What Youll Do
Own the full lifecycle of AI and computer vision systems, from model integration to scalable, production deployment.
Core Responsibilities
Deploy AI models to production: integrate, optimize, validate, monitor, and iterate.
Build and optimize Real-Time video inference pipelines (multi-stream, low latency, high throughput).
Optimize GPU inference using CUDA/TensorRT/cuDNN (quantization, batching, memory optimization).
Advantage: deploy and run models on edge devices (NVIDIA Jetson and similar).
Develop CV pipelines for detection/tracking.
Build scalable, production-grade services for video streaming and analytics.
Improve system performance end-to-end using profiling and optimization (CPU/GPU, threading, IO, networking).
Work closely with Product, AI, and platform teams to ship reliable releases.
Requirements: What Were Looking For (Must Have)
Proven experience taking AI/CV systems from concept to production.

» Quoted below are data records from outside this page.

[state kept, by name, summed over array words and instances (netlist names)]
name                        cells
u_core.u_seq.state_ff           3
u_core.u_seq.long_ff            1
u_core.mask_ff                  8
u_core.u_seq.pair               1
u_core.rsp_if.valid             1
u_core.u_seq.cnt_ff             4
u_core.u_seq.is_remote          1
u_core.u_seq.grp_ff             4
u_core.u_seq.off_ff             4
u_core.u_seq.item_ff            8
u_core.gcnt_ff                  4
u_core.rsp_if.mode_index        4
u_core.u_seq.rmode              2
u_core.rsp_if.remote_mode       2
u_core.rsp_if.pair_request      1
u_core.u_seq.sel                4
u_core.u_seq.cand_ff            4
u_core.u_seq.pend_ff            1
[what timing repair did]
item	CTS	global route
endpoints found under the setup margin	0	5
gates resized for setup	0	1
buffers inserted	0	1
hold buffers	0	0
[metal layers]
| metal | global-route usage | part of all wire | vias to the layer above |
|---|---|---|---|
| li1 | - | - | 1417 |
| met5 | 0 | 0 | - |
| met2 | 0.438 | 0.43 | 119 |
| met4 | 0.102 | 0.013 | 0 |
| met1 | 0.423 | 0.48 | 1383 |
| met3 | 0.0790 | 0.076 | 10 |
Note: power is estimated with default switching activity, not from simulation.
<file path="src/key_debounce_event_detector_assert.svh">
// Assertion macros shared by the key debounce event detector modules.
// Needs a clock named clk and an active-low reset named rst_n in scope.
// Define ASSERT_OFF to compile the checks out.
`ifndef KEY_DEBOUNCE_EVENT_DETECTOR_ASSERT_SVH
`define KEY_DEBOUNCE_EVENT_DETECTOR_ASSERT_SVH

`ifndef ASSERT_OFF
// Same-cycle implication, disabled in reset
`define KDED_ASSERT_NOW(lbl, ante, cons, msg) \
    lbl: assert property (@(posedge clk) disable iff (!rst_n) (ante) |-> (cons)) \
        else $error(msg);
// Next-cycle implication, disabled in reset
`define KDED_ASSERT_NEXT(lbl, ante, cons, msg) \
    lbl: assert property (@(posedge clk) disable iff (!rst_n) (ante) |=> (cons)) \
        else $error(msg);
`else
`define KDED_ASSERT_NOW(lbl, ante, cons, msg)
`define KDED_ASSERT_NEXT(lbl, ante, cons, msg)
`endif

`endif

</file>
<file path="src/kded_pkg.sv">
// Shared types and constants of the key debounce event detector.
// No dependencies; imported by kded_lane, kded_emit and the top level.
package kded_pkg;

    localparam int MASK_W = 4;    // key_mask and raw_keys width
    localparam int TIME_W = 32;   // timestamp width
    localparam int ID_W   = 8;    // key_id width
    localparam int CNT_W  = 4;    // debounce counter width
    localparam int LPT_W  = 16;   // long press threshold width
    localparam int CFG_W  = 16;   // config write data width

    localparam logic [ID_W-1:0]  COMBO_ID  = 8'hFF;
    localparam logic [CNT_W-1:0] DEB_RESET = 4'd3;
    localparam logic [LPT_W-1:0] LPT_RESET = 16'd800;

    // Configuration register indexes
    localparam logic REG_DEBOUNCE   = 1'b0;
    localparam logic REG_LONG_PRESS = 1'b1;

    typedef enum logic [1:0] {
        EV_PRESS   = 2'd0,
        EV_RELEASE = 2'd1,
        EV_LONG    = 2'd2,
        EV_COMBO   = 2'd3
    } event_kind_t;

    // Per-key lane findings for the current sample
    typedef struct packed {
        logic fire;        // level change accepted on this sample
        logic level;       // debounced level before this sample
        logic long_held;   // held time at or above threshold
    } lane_stat_t;

endpackage

</file>
<file path="src/key_debounce_event_detector.sv">
// Top level of the key debounce event detector: config registers, key lanes,
// event merge and output serializer. Depends on kded_pkg, kded_lane, kded_emit.
//
// Each input word is one sample of the key levels plus a millisecond timestamp.
// One lane per key debounces its level in the same cycle the word is accepted;
// the merge stage builds that sample's events (press, release, long press per
// key in key order, then a combination event) into an event buffer, and the
// output register sends them one word per cycle unless m_tready stalls it, tlast on
// the sample's final event. A sample has 0 to NUM_KEYS+1 events; the next sample
// is taken in the cycle the buffer's last event moves to the output register, so
// the single output register sets the rate. A sample with no events produces no
// output word.
module key_debounce_event_detector
#(
    parameter int NUM_KEYS = 4
)
(
    input  logic                        clk,
    input  logic                        rst_n,
    input  logic                        s_tvalid,
    output logic                        s_tready,
    input  logic [39:0]                 s_tdata,   // raw_keys[3:0], now_ms[35:4]
    output logic                        m_tvalid,
    input  logic                        m_tready,
    output logic [47:0]                 m_tdata,   // key_id[7:0], event_kind[9:8],
                                                   // key_mask[13:10], event_time[45:14]
    output logic                        m_tlast,
    input  logic                        cfg_we,
    input  logic                        cfg_index,
    input  logic [kded_pkg::CFG_W-1:0]  cfg_wdata
);
    import kded_pkg::*;

    localparam int EXT_W = (NUM_KEYS > MASK_W) ? NUM_KEYS : MASK_W;
    // Wide enough for the key count and for the constant 2
    localparam int POP_W = $clog2(NUM_KEYS + 2);

    logic [CNT_W-1:0]    deb_cnt_reg;
    logic [LPT_W-1:0]    lpt_reg;
    logic [CNT_W-1:0]    need;
    logic [NUM_KEYS-1:0] last_comb_reg;

    logic                accept;
    logic [MASK_W-1:0]   raw_in;
    logic [TIME_W-1:0]   now_in;
    logic [EXT_W-1:0]    raw_ext;
    logic [NUM_KEYS-1:0] raw_k;
    lane_stat_t          stat [NUM_KEYS];

    logic [NUM_KEYS-1:0] old_deb;
    logic [NUM_KEYS-1:0] new_deb;
    logic [NUM_KEYS-1:0] lane_full [NUM_KEYS+1];
    logic [EXT_W-1:0]    lane_ext  [NUM_KEYS+1];
    logic [POP_W-1:0]    pop;
    logic                two_plus;
    logic [NUM_KEYS:0]   ev_vec;
    event_kind_t         ev_kind [NUM_KEYS+1];
    logic [MASK_W-1:0]   ev_mask [NUM_KEYS+1];

    logic [ID_W-1:0]     out_id;
    event_kind_t         out_kind;
    logic [MASK_W-1:0]   out_mask;
    logic [TIME_W-1:0]   out_time;

    // Configuration registers
    always_ff @(posedge clk or negedge rst_n)
    begin
        if (!rst_n)
        begin
            deb_cnt_reg <= DEB_RESET;
            lpt_reg     <= LPT_RESET;
        end
        else if (cfg_we)
        begin
            case (cfg_index)
                REG_DEBOUNCE:   deb_cnt_reg <= cfg_wdata[CNT_W-1:0];
                REG_LONG_PRESS: lpt_reg     <= cfg_wdata[LPT_W-1:0];
                default:        ;
            endcase
        end
    end

    assign need = (deb_cnt_reg == '0) ? CNT_W'(1) : deb_cnt_reg;

    // Input unpacking
    assign accept  = s_tvalid && s_tready;
    assign raw_in  = s_tdata[MASK_W-1:0];
    assign now_in  = s_tdata[MASK_W+TIME_W-1:MASK_W];
    assign raw_ext = EXT_W'(raw_in);
    assign raw_k   = raw_ext[NUM_KEYS-1:0];

    // Key lanes
    for (genvar g = 0; g < NUM_KEYS; g++)
    begin : g_lane
        kded_lane u_lane
        (
            .clk             (clk),
            .rst_n           (rst_n),
            .accept          (accept),
            .raw_bit         (raw_k[g]),
            .now_ms          (now_in),
            .need            (need),
            .long_press_time (lpt_reg),
            .stat            (stat[g])
        );
    end

    // Merge: running mask per event, event kinds, combination check
    always_comb
    begin
        for (int i = 0; i < NUM_KEYS; i++)
        begin
            old_deb[i] = stat[i].level;
            new_deb[i] = stat[i].fire ? raw_k[i] : stat[i].level;
        end

        for (int i = 0; i < NUM_KEYS; i++)
        begin
            for (int j = 0; j < NUM_KEYS; j++)
            begin
                lane_full[i][j] = (j <= i) ? new_deb[j] : old_deb[j];
            end
            ev_vec[i] = stat[i].fire;
            if (stat[i].fire && raw_k[i])
            begin
                ev_kind[i] = EV_PRESS;
            end
            else if (stat[i].long_held)
            begin
                ev_kind[i] = EV_LONG;
            end
            else
            begin
                ev_kind[i] = EV_RELEASE;
            end
        end
        lane_full[NUM_KEYS] = new_deb;
        ev_kind[NUM_KEYS]   = EV_COMBO;

        for (int i = 0; i <= NUM_KEYS; i++)
        begin
            lane_ext[i] = EXT_W'(lane_full[i]);
            ev_mask[i]  = lane_ext[i][MASK_W-1:0];
        end

        pop = '0;
        for (int i = 0; i < NUM_KEYS; i++)
        begin
            pop = pop + POP_W'(new_deb[i]);
        end
        two_plus         = (pop >= POP_W'(2));
        ev_vec[NUM_KEYS] = two_plus && (new_deb != last_comb_reg);
    end

    // Last reported combination
    always_ff @(posedge clk or negedge rst_n)
    begin
        if (!rst_n)
        begin
            last_comb_reg <= '0;
        end
        else if (accept)
        begin
            last_comb_reg <= two_plus ? new_deb : '0;
        end
    end

    // Event buffer and output serializer
    kded_emit #(.NUM_KEYS(NUM_KEYS)) u_emit
    (
        .clk       (clk),
        .rst_n     (rst_n),
        .load      (accept),
        .ev_vec    (ev_vec),
        .ev_kind   (ev_kind),
        .ev_mask   (ev_mask),
        .ev_time   (now_in),
        .ready     (s_tready),
        .out_valid (m_tvalid),
        .out_ready (m_tready),
        .out_id    (out_id),
        .out_kind  (out_kind),
        .out_mask  (out_mask),
        .out_time  (out_time),
        .out_last  (m_tlast)
    );

    assign m_tdata = {2'b00, out_time, out_mask, out_kind, out_id};

endmodule

</file>
<file path="src/kded_lane.sv">
// One key lane: change counter, debounced level and press timestamp.
// Depends on kded_pkg and the assertion macro header.
`include "key_debounce_event_detector_assert.svh"

module kded_lane
(
    input  logic                        clk,
    input  logic                        rst_n,
    input  logic                        accept,
    input  logic                        raw_bit,
    input  logic [kded_pkg::TIME_W-1:0] now_ms,
    input  logic [kded_pkg::CNT_W-1:0]  need,
    input  logic [kded_pkg::LPT_W-1:0]  long_press_time,
    output kded_pkg::lane_stat_t        stat
);
    import kded_pkg::*;

    logic [CNT_W-1:0]  cnt_reg;
    logic [CNT_W-1:0]  cnt_next;
    logic              deb_reg;
    logic [TIME_W-1:0] press_reg;
    logic [TIME_W-1:0] held;
    logic              fire;

    // Count samples that disagree with the debounced level
    always_comb
    begin
        if (raw_bit != deb_reg)
        begin
            cnt_next = (cnt_reg < need) ? cnt_reg + 1'b1 : cnt_reg;
        end
        else
        begin
            cnt_next = '0;
        end
        fire = (cnt_next >= need);
        held = now_ms - press_reg;   // wraps mod 2^32
        stat.fire      = fire;
        stat.level     = deb_reg;
        stat.long_held = (held >= TIME_W'(long_press_time));
    end

    // Lane state update on each accepted sample
    always_ff @(posedge clk or negedge rst_n)
    begin
        if (!rst_n)
        begin
            cnt_reg   <= '0;
            deb_reg   <= 1'b0;
            press_reg <= '0;
        end
        else if (accept)
        begin
            cnt_reg <= fire ? '0 : cnt_next;
            if (fire)
            begin
                deb_reg <= raw_bit;
            end
            if (fire && raw_bit)
            begin
                press_reg <= now_ms;
            end
        end
    end

    `KDED_ASSERT_NEXT(a_fire_clears_cnt, accept && fire, cnt_reg == '0,
        "counter not cleared after accepted change")
    `KDED_ASSERT_NEXT(a_fire_sets_level, accept && fire, deb_reg == $past(raw_bit),
        "debounced level does not follow accepted change")
    `KDED_ASSERT_NEXT(a_press_time, accept && fire && raw_bit, press_reg == $past(now_ms),
        "press time not captured")

endmodule

</file>
<file path="src/kded_emit.sv">
// Event buffer and output word register: drains one sample's events in order.
// Depends on kded_pkg and the assertion macro header.
`include "key_debounce_event_detector_assert.svh"

module kded_emit
#(
    parameter int NUM_KEYS = 4
)
(
    input  logic                        clk,
    input  logic                        rst_n,
    input  logic                        load,
    input  logic [NUM_KEYS:0]           ev_vec,
    input  kded_pkg::event_kind_t       ev_kind [NUM_KEYS+1],
    input  logic [kded_pkg::MASK_W-1:0] ev_mask [NUM_KEYS+1],
    input  logic [kded_pkg::TIME_W-1:0] ev_time,
    output logic                        ready,
    output logic                        out_valid,
    input  logic                        out_ready,
    output logic [kded_pkg::ID_W-1:0]   out_id,
    output kded_pkg::event_kind_t       out_kind,
    output logic [kded_pkg::MASK_W-1:0] out_mask,
    output logic [kded_pkg::TIME_W-1:0] out_time,
    output logic                        out_last
);
    import kded_pkg::*;

    localparam int SEL_W = $clog2(NUM_KEYS + 1);

    logic [NUM_KEYS:0]  pend_reg;
    logic [NUM_KEYS:0]  pend_rest;
    logic [NUM_KEYS:0]  pend_next;
    event_kind_t        kind_reg [NUM_KEYS+1];
    logic [MASK_W-1:0]  mask_reg [NUM_KEYS+1];
    logic [TIME_W-1:0]  time_reg;
    logic [SEL_W-1:0]   sel;
    logic               move;

    logic               out_valid_reg;
    logic [ID_W-1:0]    out_id_reg;
    event_kind_t        out_kind_reg;
    logic [MASK_W-1:0]  out_mask_reg;
    logic [TIME_W-1:0]  out_time_reg;
    logic               out_last_reg;

    // Lowest pending event goes next
    always_comb
    begin
        sel = '0;
        for (int i = NUM_KEYS; i >= 0; i--)
        begin
            if (pend_reg[i])
            begin
                sel = SEL_W'(i);
            end
        end
        pend_rest = pend_reg & (pend_reg - 1'b1);
        move      = (|pend_reg) && (!out_valid_reg || out_ready);
        pend_next = move ? pend_rest : pend_reg;
        ready     = (pend_next == '0);
    end

    // Pending set and buffered event payload
    always_ff @(posedge clk or negedge rst_n)
    begin
        if (!rst_n)
        begin
            pend_reg <= '0;
        end
        else
        begin
            pend_reg <= load ? ev_vec : pend_next;
        end
    end

    always_ff @(posedge clk)
    begin
        if (load)
        begin
            kind_reg <= ev_kind;
            mask_reg <= ev_mask;
            time_reg <= ev_time;
        end
    end

    // Output word register
    always_ff @(posedge clk or negedge rst_n)
    begin
        if (!rst_n)
        begin
            out_valid_reg <= 1'b0;
        end
        else if (move)
        begin
            out_valid_reg <= 1'b1;
        end
        else if (out_ready)
        begin
            out_valid_reg <= 1'b0;
        end
    end

    always_ff @(posedge clk)
    begin
        if (move)
        begin
            out_id_reg   <= (sel == SEL_W'(NUM_KEYS)) ? COMBO_ID : ID_W'(sel);
            out_kind_reg <= kind_reg[sel];
            out_mask_reg <= mask_reg[sel];
            out_time_reg <= time_reg;
            out_last_reg <= (pend_rest == '0);
        end
    end

    assign out_valid = out_valid_reg;
    assign out_id    = out_id_reg;
    assign out_kind  = out_kind_reg;
    assign out_mask  = out_mask_reg;
    assign out_time  = out_time_reg;
    assign out_last  = out_last_reg;

    `KDED_ASSERT_NOW(a_load_when_free, load, ready,
        "sample loaded while events still pending")
    `KDED_ASSERT_NEXT(a_hold_pending, (pend_reg != '0) && !move, $stable(pend_reg),
        "pending events changed without a move")
    `KDED_ASSERT_NEXT(a_move_valid, move, out_valid_reg,
        "event moved but output word not valid")
    `KDED_ASSERT_NEXT(a_last_empties, move && (pend_rest == '0) && !load,
        pend_reg == '0, "last word sent but events remain")

endmodule

</file>
<file path="config.mk">
export PLATFORM = sky130hd
export DESIGN_NAME = key_debounce_event_detector
export DESIGN_NICKNAME = d
export VERILOG_FILES = /design/src/kded_pkg.sv /design/src/key_debounce_event_detector.sv /design/src/kded_lane.sv /design/src/kded_emit.sv
export VERILOG_INCLUDE_DIRS = /design/src /design/src/src
export SDC_FILE = /design/constraint.sdc
export NUM_CORES = 1
export LEC_CHECK = 0
export ABC_AREA = 1
export BUFFER_PORTS_ARGS = -buffer_cell sky130_fd_sc_hd__buf_2
export CAP_MARGIN = 20
export CORE_MARGIN = 2
export CORE_UTILIZATION = 28
export CTS_CLUSTER_DIAMETER = 30
export DETAILED_ROUTE_END_ITERATION = 6
export GPL_ROUTABILITY_DRIVEN = 0
export PLACE_DENSITY = 0.41
export SLEW_MARGIN = 40
export SYNTH_ARGS = -nofsm -noshare
export SYNTH_HDL_FRONTEND = slang
export SYNTH_SLANG_ARGS = --single-unit
</file>
<file path="constraint.sdc">
create_clock -name clk -period 9.6 [get_ports clk]
set_input_delay 0.96 -clock clk [delete_from_list [all_inputs] [get_ports clk]]
set_output_delay 0.96 -clock clk [all_outputs]
set_load 0.1 [all_outputs]
</file>
==> run_results.csv <==
group,metric,value,unit
status,outcome,"completed",
critical_path,master_of_the_slowest_instance_on_the_critical_path,"sky130_fd_sc_hd__fa_1",
detailed_routing,route.final.wire_length,77400,µm
detailed_routing,via_count,20932,
floorplanning,design.core.area,80400,µm²
critical_path,worst_setup_path_end_kind,"flop",
critical_path,critical_path_class,"flop to flop",
detailed_routing,ant_nets,0,
timing,timing.final.hold_violations,0,
detailed_routing,route.detailed.wl_per_inst,16.4,µm
timing,setup_violations,0,
critical_path,worstPathRequired,10.11,ns
cells_and_area,nNetsFinal,3874,
floorplanning,fp-row-count,104,
grt,antenna_found_initial,2,
power_and_ir_drop,seq_power_share,0.197,
timing,finalSetupTns,0,ns
clocking,cts_tree,"yes",
clocking,clk_pin_slew,0.04,ns
critical_path,worst_ep_arrival_time,4.94,ns
timing,max_slew_margin,0.509,
power_and_ir_drop,total_power,9.89,mW
grt,globalRouteTotalUtil,0.188,
floorplanning,die_width,289,µm
floorplanning,dieArea,83400,µm²
power_and_ir_drop,worst_ir_drop_vdd,174,µV
clocking,clockBufferDepth,3,
synthesis,synth_enable_flop_cells,90,
synthesis,synth_cells,3442,
detailed_routing,initialDrtViolationCount,1166,
critical_path,crit_chain,"inv_1 -> a31oi_1 -> o21ai_0 -> nand2_1 -> nand3_1 -> nand2_1 -> o211ai_1 -> inv_1 -> ha_1 -> inv_1 -> nor2_1 -> o21ai_0 -> nand3_1 -> o21ai_0 -> inv_1 -> fa_1 -> o21ai_0 -> nand2_1 -> o21ai_0",
critical_path,worst_setup_path_start_kind,"flop",
critical_path,path_max_fanout,9,
grt,first_pass_grt_wire_length,119000,µm
timing,hold_slack,0.299,ns
cells_and_area,drive_gt1_frac,0.0793,
clocking,clock_latency,0.62,ns
critical_path,startpoint,"deb_cnt_reg[3]",
critical_path,r2r_setup_slack,5.17,ns
clocking,cts_setup_buffers,0,
timing,finalMaxSlewViolations,0,
power_and_ir_drop,pwr_density_cell,368,nW/µm²
synthesis,synth.yosys.seq_area_share,0.315,
timing,post-route-min-period,4.43,ns
detailed_routing,detail_route.first_pass.iterations,5,
detailed_routing,detail_route.vias_per_cell,4.45,
power_and_ir_drop,comb_power_share,0.556,
cells_and_area,fin_area,26900,µm²
critical_path,timing.critical_path.slowest_cell_delay,0.48,ns
clocking,cts_hold_buf,0,
clocking,cts-htree-levels,3,
clocking,postCtsResizedCells,0,
worst_hold_path,hold_crit_class,"input pin to async pin",
grt,globalRoute.totalOverflow,0,
critical_path,crit_top_cell,"sky130_fd_sc_hd__o21ai_0",
detailed_routing,drt_drc_violations_left,0,
synthesis,yosys_register_bits,268,
cells_and_area,areaGrowthSynthToFinish,18.3,%
clocking,clock_sinks,268,
floorplanning,initial_utilization,0.283,
floorplanning,dieHeight,289,µm
cells_and_area,final_core_util,0.334,
synthesis,share_of_async_settable_or_async_resettable_flops_after_synthesis,0.664,
synthesis,post_synth_instance_area,22700,µm²
place,dpl.hpwl,63600,µm
power_and_ir_drop,leakage,14.9,nW
synthesis,ys_types,47,
timing,timing.clock.skew,0.0375,ns
clocking,cts_inserted_buffers,71,
synthesis,synthesis.area_per_instance,6.60,µm²
clocking,cts.root.buffer_cell,"sky130_fd_sc_hd__clkbuf_16",
timing,fin_crit_share,0.462,
grt,first_global_vias,20820,
flow_run,timing.max_cap.violations,0,
cells_and_area,largest_register_ffs,128,
power_and_ir_drop,net_switching,4.91,mW
timing,max_slew.worst_pin.slew,0.736,ns
grt,maximum_number_of_pins_on_one_net_before_global_route_repair,77,
power_and_ir_drop,p_clk_frac,0.248,
floorplanning,num_ports,113,
timing,grt_setup_unrepaired,"no",
place,placed_area,24400,µm²
power_and_ir_drop,sw_frac_of_total,0.496,
critical_path,reg2regPathDepth,19,
synthesis,postSynth.topFlopCell,"sky130_fd_sc_hd__dfrtp_1",
timing,highest_clock_rate,0.226,GHz
critical_path,rr_startpoint,"deb_cnt_reg[3]",
synthesis,count_of_yosys_warnings_during_synthesis,0,
power_and_ir_drop,internal_power,4.98,mW
place,port-buffer-count,106,
[stage by stage]
step	std cells	setup WS [ns]
2_1_floorplan	3443	5.11
3_3_place_gp	4573	4.91
3_5_place_dp	4573	4.89
4_1_cts	4704	5.06
5_1_grt	4705	4.55
6_report	4707	5.17
[critical path, delay by kind of cell (launching register included)]
family,cells,cell delay (ns)
AOI/OAI and AO/OA,7,1.92
buffers and inverters,4,0.62
adders and majority gates,2,0.77
DFF,1,0.37
and+or+nand+nor,6,0.65
[power groups by stage]
stage	Clock (mW)	Combinational (mW)	Sequential, mW
floorplan	0	3.58	2.52
global placement	0	5.55	1.95
detailed placement	0	5.54	1.96
CTS	2.49	5.57	1.95
global route	2.56	6.27	2.00
finish	2.45	5.50	1.95
[cell type report]
type | count | area [µm²]
Fill cell | 8895 | 53500
Multi-Input combinational cell | 2395 | 12500
Sequential cell | 268 | 7160
Inverter | 739 | 2780
Clock buffer | 78 | 1800
Tap cell | 1060 | 1330
Clock inverter | 53 | 694
Timing Repair Buffer | 112 | 608
Antenna cell | 2 | 5.00
[worst paths after layout]
check | to
setup / recovery | last_comb_reg[3]
hold / removal | g_lane[0].u_lane.cnt_reg[3]
setup reg to reg | last_comb_reg[3]
hold reg to reg | u_emit.out_time[5]
max in group asynchronous | g_lane[2].u_lane.press_reg[30]
min in group clk | u_emit.out_time[5]
[logic make-up (layout without fill, tap and decap cells)]
group	Yosys count	in the layout	share of synthesized area
AND/OR/NAND/NOR	1749	1749	0.310
buffers and inverters	780	982	0.135
AO/OA/AOI/OAI	343	343	0.0852
multiplexers	2	2	0.000936
other	1	4	0.000165
adder cells (fa/ha/maj)	225	225	0.126
XOR/XNOR	74	74	0.0285
flip-flops	268	268	0.315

Strong Python for AI workflows and tooling
Strong C ++ ( C ++17/20 preferred)
Deep understanding of profiling and optimization across CPU and GPU.
Hands-on experience with CUDA and inference tooling (TensorRT, cuDNN, Triton).
Experience deploying to edge devices, particularly NVIDIA Jetson.
Strong Real-Time CV pipeline experience.
Understanding of video streaming fundamentals: frame timing, buffering, latency control, scaling.
Nice to Have
Experience with NVIDIA Triton Server and multi-model GPU service orchestration.
Experience with gRPC, Docker, and CI/CD.
Experience with IoT/edge fleet patterns (MQTT).
Linux system -level engineering, Embedded environments, drivers, IO-heavy systems.
Familiarity with GO
This position is open to all candidates.